An activity or lesson is student centered when students are not passively receiving information. They are doing something active, whether it is just taking notes, having a discussion, or creating a physical model of an atom to learn about its components. Students are creating something rather than sitting and listening to a teacher talk at them for an hour!

How do you know you are an exemplary science teacher?

When you are an exemplary science teacher, you will see a different atmosphere in your classroom. Your students will come to class with excitement rather than dread, and they will be actively engaged in your classroom!

Becoming an exemplary science teacher does not happen over night! Be dedicated to your students and creating a student centered classroom! Check out this article from the National Association of Biology Teachers, where they talk about some of the different components of being an exemplary science teacher.

Are you an exemplary science teacher? What are some other characteristics of an exemplary science teacher that you have seen? Let me know!

Until next time!

Miss McKenna Miller


  1. Hey McKenna!
    Awesome examples of how exemplary teaching can be applied into the classroom! I think that the focus behind exemplary teaching is inquiry-based teaching which you hit on in your post! Do you feel that participation is key to creating this exemplary classroom environment? I hit on that with my post stating that this allows students to bounce ideas off of each other and really learn to express themselves. Great post and can wait to hear your response!

    • Hey! I absolutely think that participation is key. This keeps students engaged and active in your classroom. However, I do think it is important to keep in mind that participation might look different for some students. Some students may prefer to actively listen, while others are more outgoing and verbally participating in the class. I think that varying the size of group participation, having ranges of groups of 2-3, all the way up to full group discussions is a great way to get all students participating and involved in the classroom while still being mindful of what each student might need. I really think it all comes down to how well you know your students!

  2. Hey McKenna!

    I love how well you are able to bring your own student experience into your role as an educator. I’m curious to hear your thoughts on how best to balance the need for engaging forms of education — such as inquiry-based learning — with some of the time constraints of class length and even year length. Do you think there is a golden range to meet both requirements?

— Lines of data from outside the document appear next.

==> tundra <==
==> flow/design.v (excerpt) <==
module lidar_system_top (
    input  wire clk,
    input  wire rst,
    input  wire rx,      
    output wire tx,      
    output wire [15:0] dbg_max_idx,
    output wire [15:0] dbg_min_idx,
    output wire [15:0] dbg_max_dist,
    output wire [15:0] dbg_min_dist,
    output wire [15:0] dbg_obs_alert,
    output wire [15:0] dbg_max_angle,
    output wire [15:0] dbg_min_angle,
    output wire        dbg_angle_done
);
clock: 7.69 ns
lec_check: 0
abc_area: 1
cap_margin: 20
core_margin: 2
core_utilization: 72
place_density_lb_addon: 0.25
setup_slack_margin: 1.91
slew_margin: 20
run.sh (not shown) runs the stock make flow with config.mk's settings and CLKGATE_MAP_FILE=.
==> lagoon: changes against tundra <==
--- a/flow/config.mk
+++ b/flow/config.mk
@@ -9,6 +9,9 @@
 export CAP_MARGIN = 20
-export CORE_MARGIN = 2
-export CORE_UTILIZATION = 72
-export PLACE_DENSITY_LB_ADDON = 0.25
-export SETUP_SLACK_MARGIN = 1.91
+export CELL_PAD_IN_SITES_DETAIL_PLACEMENT = 1
+export CORE_MARGIN = 10
+export CORE_UTILIZATION = 50
+export GPL_ROUTABILITY_DRIVEN = 0
+export MIN_ROUTING_LAYER = met2
+export PLACE_DENSITY = 0.63
+export SETUP_SLACK_MARGIN = 2.55
 export SLEW_MARGIN = 20
==> flow/constraint.sdc (replaced) <==
create_clock -name core_clock -period 10.0 [get_ports {clk}]
set_input_delay 2.0000 -clock core_clock [delete_from_list [all_inputs] [get_ports {clk}]]
set_output_delay 2.0000 -clock core_clock [all_outputs]
set_load 0.01 [all_outputs]
==> qor.yml <==
core-area_um2: 106000
status: "did not finish"
busiest_layer: "met3"
die_area_um2: 120000
post_cts_resize_count: 355
error_message: "[ERROR GRT-0116] Global routing finished with congestion. Check the congestion regions in the DRC Viewer."
overflow: 12
num_rows: 119
post_cts_buffers: 101
cts_buffers: 48
lastStage: "global routing"
The numbers above come from lagoon.
==> flow/design.v (excerpt) <==
module CPUSystem(Clock, Reset, T, Mem_Address, Mem_WData, Mem_RData, Mem_Read, Mem_Write);
    input wire Clock;
    input wire Reset;
    output wire [7:0] T;
    output wire [15:0] Mem_Address;
    output wire [7:0] Mem_WData;
    input wire [7:0] Mem_RData;
    output wire Mem_Read;
    output wire Mem_Write;
    reg [2:0] RF_OutASel, RF_OutBSel, RF_FunSel;
    reg [3:0] RF_RegSel, RF_ScrSel;
    reg [4:0] ALU_FunSel;
    reg ALU_WF;
    reg [1:0] ARF_OutCSel, ARF_OutDSel;
    reg [2:0] ARF_FunSel, ARF_RegSel;
    reg IR_LH, IR_Write;
    reg Mem_WR, Mem_CS;
    reg [1:0] MuxASel, MuxBSel;
    reg MuxCSel;
    reg [5:0] D;
    reg [1:0] RSEL;
    reg S;
    reg [2:0] DSTREG, SREG1, SREG2;
    reg [7:0] _T;
    reg [7:0] T_n;
    reg [2:0] q_RF_OutASel, q_RF_OutBSel, q_RF_FunSel;
    reg [3:0] q_RF_RegSel, q_RF_ScrSel;
    reg [4:0] q_ALU_FunSel;
    reg q_ALU_WF;
    reg [1:0] q_ARF_OutCSel, q_ARF_OutDSel;
    reg [2:0] q_ARF_FunSel, q_ARF_RegSel;
    reg q_IR_LH, q_IR_Write;
    reg q_Mem_WR, q_Mem_CS;
    reg [1:0] q_MuxASel, q_MuxBSel;
    reg q_MuxCSel;
    reg [5:0] q_D;
    reg [1:0] q_RSEL;
    reg q_S;
    reg [2:0] q_DSTREG, q_SREG1, q_SREG2;
    reg [7:0] q_T;
    reg [7:0] q_Tout;
    wire [15:0] IRNext;
    wire [3:0] FlagsNext;
    ArithmeticLogicUnitSystem _ALUSystem(.RF_OutASel(q_RF_OutASel), .RF_OutBSel(q_RF_OutBSel), .RF_FunSel(q_RF_FunSel),
        .RF_RegSel(q_RF_RegSel), .RF_ScrSel(q_RF_ScrSel), .ALU_FunSel(q_ALU_FunSel), .ALU_WF(q_ALU_WF), .ARF_OutCSel(q_ARF_OutCSel),
        .ARF_OutDSel(q_ARF_OutDSel), .ARF_FunSel(q_ARF_FunSel), .ARF_RegSel(q_ARF_RegSel), .IR_LH(q_IR_LH), .IR_Write(q_IR_Write),
        .Mem_WR(q_Mem_WR), .Mem_CS(q_Mem_CS), .MuxASel(q_MuxASel), .MuxBSel(q_MuxBSel), .MuxCSel(q_MuxCSel), .Clock(Clock),
        .Reset(Reset), .MemData(Mem_RData), .Address(Mem_Address), .MuxCOut(Mem_WData), .IRNext(IRNext), .FlagsNext(FlagsNext)
    );
    assign T = q_Tout;
    assign Mem_Read = ~q_Mem_CS & ~q_Mem_WR;
  ...
Size: roughly 4300 cells after synthesis, roughly 240 flip-flops, ~44 I/O pins, roughly 24000 sq um of cells after synthesis.
Settings: LEC_CHECK=0, ABC_AREA=1, CAP_MARGIN=20, CORE_ASPECT_RATIO=0.99, CORE_MARGIN=2, CORE_UTILIZATION=72, CTS_CLUSTER_SIZE=78, HOLD_SLACK_MARGIN=0.07, PLACE_DENSITY=0.35, SLEW_MARGIN=20; clock period 5.11 ns.
run.sh (not shown) runs the stock make flow with config.mk's settings and CLKGATE_MAP_FILE=.
The starting point reached the layout checks and failed them: setup timing.
Next try:
- ABC_AREA: 1 -> not set
- CORE_ASPECT_RATIO: 0.99 -> not set
- CORE_UTILIZATION: 72 -> 37
- CTS_CLUSTER_SIZE: 78 -> not set
- HOLD_SLACK_MARGIN: 0.07 -> not set
- PLACE_DENSITY: 0.35 -> not set
- clock period: 5.11 -> 9.2 ns (I/O delays scaled with it)
Now the flow finished clean.
Wire length rises by a few percent.
Final cell count falls by roughly a tenth.
Hold slack is worse by 0.0031 ns.
Total power falls by well over a third.
Global-route usage falls by 24 points.
Next try:
- ABC_AREA: not set -> 1
- CORE_UTILIZATION: 37 -> 41
- PLACE_DENSITY_LB_ADDON: not set -> 0.09
- clock period: 9.2 -> 12.0 ns (I/O delays scaled with it)
What happened:
- setup slack gains 2.9 ns
- sequential power decreases by about 10%
- cell area increases by 1.5%
- count of clock-buffer cells in the layout increases by 1
- cell count increases by 18%
- synthesized cell count increases by 20%
Next try:
- ABC_AREA: 1 -> not set
- CORE_UTILIZATION: 41 -> 60
- PLACE_DENSITY_LB_ADDON: 0.09 -> not set
- clock period: 12.0 -> 8.38 ns (I/O delays scaled with it)
What happened: The changed run passed the timing, DRC and antenna checks; sequential share of layout area goes up by 0.65 points; count of clock-buffer cells in the layout goes down by 10; non-clock buffer count goes up by 26; combinational power goes down by 35%.
Next try:
- CORE_MARGIN: 2 -> 4
- CORE_UTILIZATION: 60 -> 40
- SLEW_MARGIN: 20 -> 40
- clock period: 8.38 -> 11.7 ns (I/O delays scaled with it)
After rerunning:
- The new run completed with no timing, DRC or antenna violations
- register-to-register slack improved by 3.2 ns
- clock-buffer cell count climbs by 1
- synthesized cell count does not change

========
CPUSystem again, from the RTL that the note above started with.
export LEC_CHECK = 0
export CAP_MARGIN = 40
export CELL_PAD_IN_SITES_DETAIL_PLACEMENT = 2
export CELL_PAD_IN_SITES_GLOBAL_PLACEMENT = 1
export CORE_MARGIN = 7
export CORE_UTILIZATION = 40
export CTS_CLUSTER_DIAMETER = 280
export GPL_ROUTABILITY_DRIVEN = 0
export GPL_TIMING_DRIVEN = 0
export MAX_ROUTING_LAYER = met4
export SLEW_MARGIN = 0
create_clock -name core_clock -period 11.7 [get_ports {Clock}]
The starting point finished with timing, DRC and antenna clean.
==> next run, changes <==
- CAP_MARGIN: 40 -> 20
- CELL_PAD_IN_SITES_DETAIL_PLACEMENT: 2 -> not set
- CELL_PAD_IN_SITES_GLOBAL_PLACEMENT: 1 -> not set
- CORE_MARGIN: 7 -> 2
- CTS_CLUSTER_DIAMETER: 280 -> not set
- GPL_ROUTABILITY_DRIVEN: 0 -> not set
- GPL_TIMING_DRIVEN: 0 -> not set
- MAX_ROUTING_LAYER: met4 -> not set
- SLEW_MARGIN: 0 -> 20
- clock period: 11.7 -> 12.0 ns (I/O delays scaled with it)
Result: The new run went through all stages and came out clean; wire length fell by a quarter to a third; critical path depth is lower by 4; cell area decreases by a few percent; setup slack gains 0.86 ns.
==> next run, changes <==
- CORE_UTILIZATION: 40 -> 72
- clock period: 12.0 -> 6.17 ns (I/O delays scaled with it)
Outcome: With this change the flow reached the layout checks and failed them: setup timing. Combinational power rose by about 110%. Synthesized cell count is unchanged. Power rose by 110%. Worst setup slack got worse by 3.1 ns. Final area rose by 3.8%.

========
== tundra ==
Starting RTL as in the previous note.
make LEC_CHECK=0 ABC_AREA=1 CAP_MARGIN=10 CELL_PAD_IN_SITES_DETAIL_PLACEMENT=0 CELL_PAD_IN_SITES_GLOBAL_PLACEMENT=0 CORE_ASPECT_RATIO=0.82 CORE_MARGIN=2 CORE_UTILIZATION=72 CTS_CLUSTER_DIAMETER=231 GPL_ROUTABILITY_DRIVEN=1 MAX_ROUTING_LAYER=met5 MIN_ROUTING_LAYER=met1 PLACE_DENSITY=0.37 SETUP_SLACK_MARGIN=-0.06 SLEW_MARGIN=30 finish   # period 5.11 ns
Nothing crashed in tundra and all stages finished; the problem is that the final layout failed, the offending checks being setup timing.
> inputs changed (tundra -> lagoon)
==> flow/config.mk <==
export PLATFORM = sky130hd
export DESIGN_NAME = CPUSystem
export DESIGN_NICKNAME = CPUSystem
export VERILOG_FILES = /design/flow/design.v
export SDC_FILE = /design/flow/constraint.sdc
export NUM_CORES = 4
export LEC_CHECK = 0
export ABC_AREA = 1
export CAP_MARGIN = 0
export CORE_MARGIN = 2
export CORE_UTILIZATION = 72
export CTS_CLUSTER_DIAMETER = 172
export CTS_CLUSTER_SIZE = 10
export SLEW_MARGIN = 20
==> flow/constraint.sdc <==
create_clock -name core_clock -period 4.38 [get_ports {Clock}]
set_input_delay 0.8760 -clock core_clock [delete_from_list [all_inputs] [get_ports {Clock}]]
set_output_delay 0.8760 -clock core_clock [all_outputs]
set_load 0.01 [all_outputs]
Findings:
Diff tundra..lagoon | area fraction in and, or, nand and nor cells | unchanged
On number of sinks on the clock net, lagoon tracks tundra almost exactly.
As the logs show, lagoon stopped at 5_1_grt after a tool error, so it never reached the end of the flow.
lagoon -> tundra: die size flat
Going from tundra to lagoon, number of cells in the design after placement has increased; post-CTS setup buffer count has increased; die outline width shows a reduction of about 9%; fraction of registers with async set/reset has remained practically unchanged.
The following lists how willow was set up differently from lagoon:
diff --git a/flow/config.mk b/flow/config.mk
--- a/flow/config.mk
+++ b/flow/config.mk
@@ -8,7 +8,6 @@
 export ABC_AREA = 1
-export CAP_MARGIN = 0
+export CAP_MARGIN = 20
 export CORE_MARGIN = 2
 export CORE_UTILIZATION = 72
-export CTS_CLUSTER_DIAMETER = 172
-export CTS_CLUSTER_SIZE = 10
+export PLACE_DENSITY_LB_ADDON = 0.19
 export SLEW_MARGIN = 20
==> flow/constraint.sdc <==
create_clock -name core_clock -period 5.32 [get_ports {Clock}]
set_input_delay 1.0640 -clock core_clock [delete_from_list [all_inputs] [get_ports {Clock}]]
set_output_delay 1.0640 -clock core_clock [all_outputs]
set_load 0.01 [all_outputs]
Results
The flow for willow finished, though final verification flagged setup timing.
For multiplexer area fraction after synthesis, willow and lagoon come out practically identical.
Number of flops mapped to enable cells by yosys of lagoon is on par with willow.
Summary of willow over lagoon: post-CTS repair timing setup buffer count went down about 65%; core outline area held; number of buffer cells added on primary ports held; worst setup slack after placement now sits higher.

========
the reference run:
Starting RTL as in the previous note.
==> flow/design.v (excerpt) <==
module CPUSystem(Clock, Reset, T, Mem_Address, Mem_WData, Mem_RData, Mem_Read, Mem_Write);
Settings: LEC_CHECK=0, CAP_MARGIN=40, CELL_PAD_IN_SITES_DETAIL_PLACEMENT=2, CELL_PAD_IN_SITES_GLOBAL_PLACEMENT=0, CORE_MARGIN=7, CORE_UTILIZATION=40, CTS_CLUSTER_DIAMETER=280, GPL_ROUTABILITY_DRIVEN=0, GPL_TIMING_DRIVEN=0, MAX_ROUTING_LAYER=met4, SETUP_SLACK_MARGIN=-0.64, SLEW_MARGIN=0; clock period 8.81 ns.
FAIL the reference run @ global routing (5_1_grt): tool exited with error
#### Input delta (the trial run over the reference run)
Settings: CTS_CLUSTER_DIAMETER: 280 -> unset; SLEW_MARGIN: 0 -> 20; SETUP_SLACK_MARGIN: -0.64 -> 2.61; CAP_MARGIN: 40 -> 20; CORE_MARGIN: 7 -> 2; CORE_UTILIZATION: 40 -> 66; GPL_ROUTABILITY_DRIVEN: 0 -> unset; CELL_PAD_IN_SITES_DETAIL_PLACEMENT: 2 -> unset; CELL_PAD_IN_SITES_GLOBAL_PLACEMENT: 0 -> unset; MAX_ROUTING_LAYER: met4 -> unset; GPL_TIMING_DRIVEN: 0 -> unset; the clock period (ns, I/O delays scaled along): 8.81 -> 9.71.
Findings:
- Looking at setup fix buffers added after clock tree synthesis, the trial run sits 20 above the reference run.
- The trial run ended up with a higher post-placement worst setup slack than the reference run did.
- | number of standard-cell rows in the floorplan | the trial run vs the reference run | 20 lower |
- Cmp the trial run and the reference run / initial core utilization / lower: the reference run
- Diff the trial run..the reference run | post-synthesis share of cell area spent on and-or and or-and gates | unchanged
- Row total of cells resized after clock tree synthesis: the trial run higher / the reference run lower
- The flow did not stop early for the trial run: all stages ran, and the layout cleared the timing, DRC and antenna checks.
- Relative to the reference run, area enclosed by the die boundary has decreased by 43% in the trial run.
- The trial run reports a lower H-tree depth than the reference run does.
- Reported for the trial run and the reference run, area of the synthesized netlist per yosys stat turned out identical to the last digit.
- Summary: with the reference run as the reference, final HPWL from detailed placement in the trial run moved down by more than half.
- The placeable core region in the trial run was lower than what the reference run gave.
No activity file was given, so power comes from the tool's default toggle rates.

    • Hi Michael! I don’t think there is necessarily a standard golden range to meet both requirements. It depends on the classroom, and how well you know your students and their needs. Time is absolutely a constraint, but knowing your students in each class is so essential when it comes to engagement! You can try to tie their interests into the content, this helps keep them engaged while also making their learning more meaningful and applicable to their lives, especially during times when maybe lecturing is the best, or most efficient option. This might allow your classroom to be engaged while still hitting the standards and moving along at a pace appropriate for your class. Let me know how that works for you!

  3. Hi McKenna!

    I loved how you included what an exemplary science teacher doesn’t do, so we know what to look our for in our own classrooms. Do you think there’s ever a good time where teachers should use lecturing or student centered instruction? Does it depend on the class? I’m really interested in your thoughts!

    • Hi!! Absolutely I do, I think lecturing can be powerful when used correctly. Some topics, especially in the sciences, are most effectively taught via lecturing! However, it is when lecturing is utilized too often that it becomes an issue. Students need to DO, and to be active learners in the classroom! Lecturing constantly is boring and students sit and passively “receive” the information. Switching it up in the classroom is essential to maintaining engagement as well as retention of content.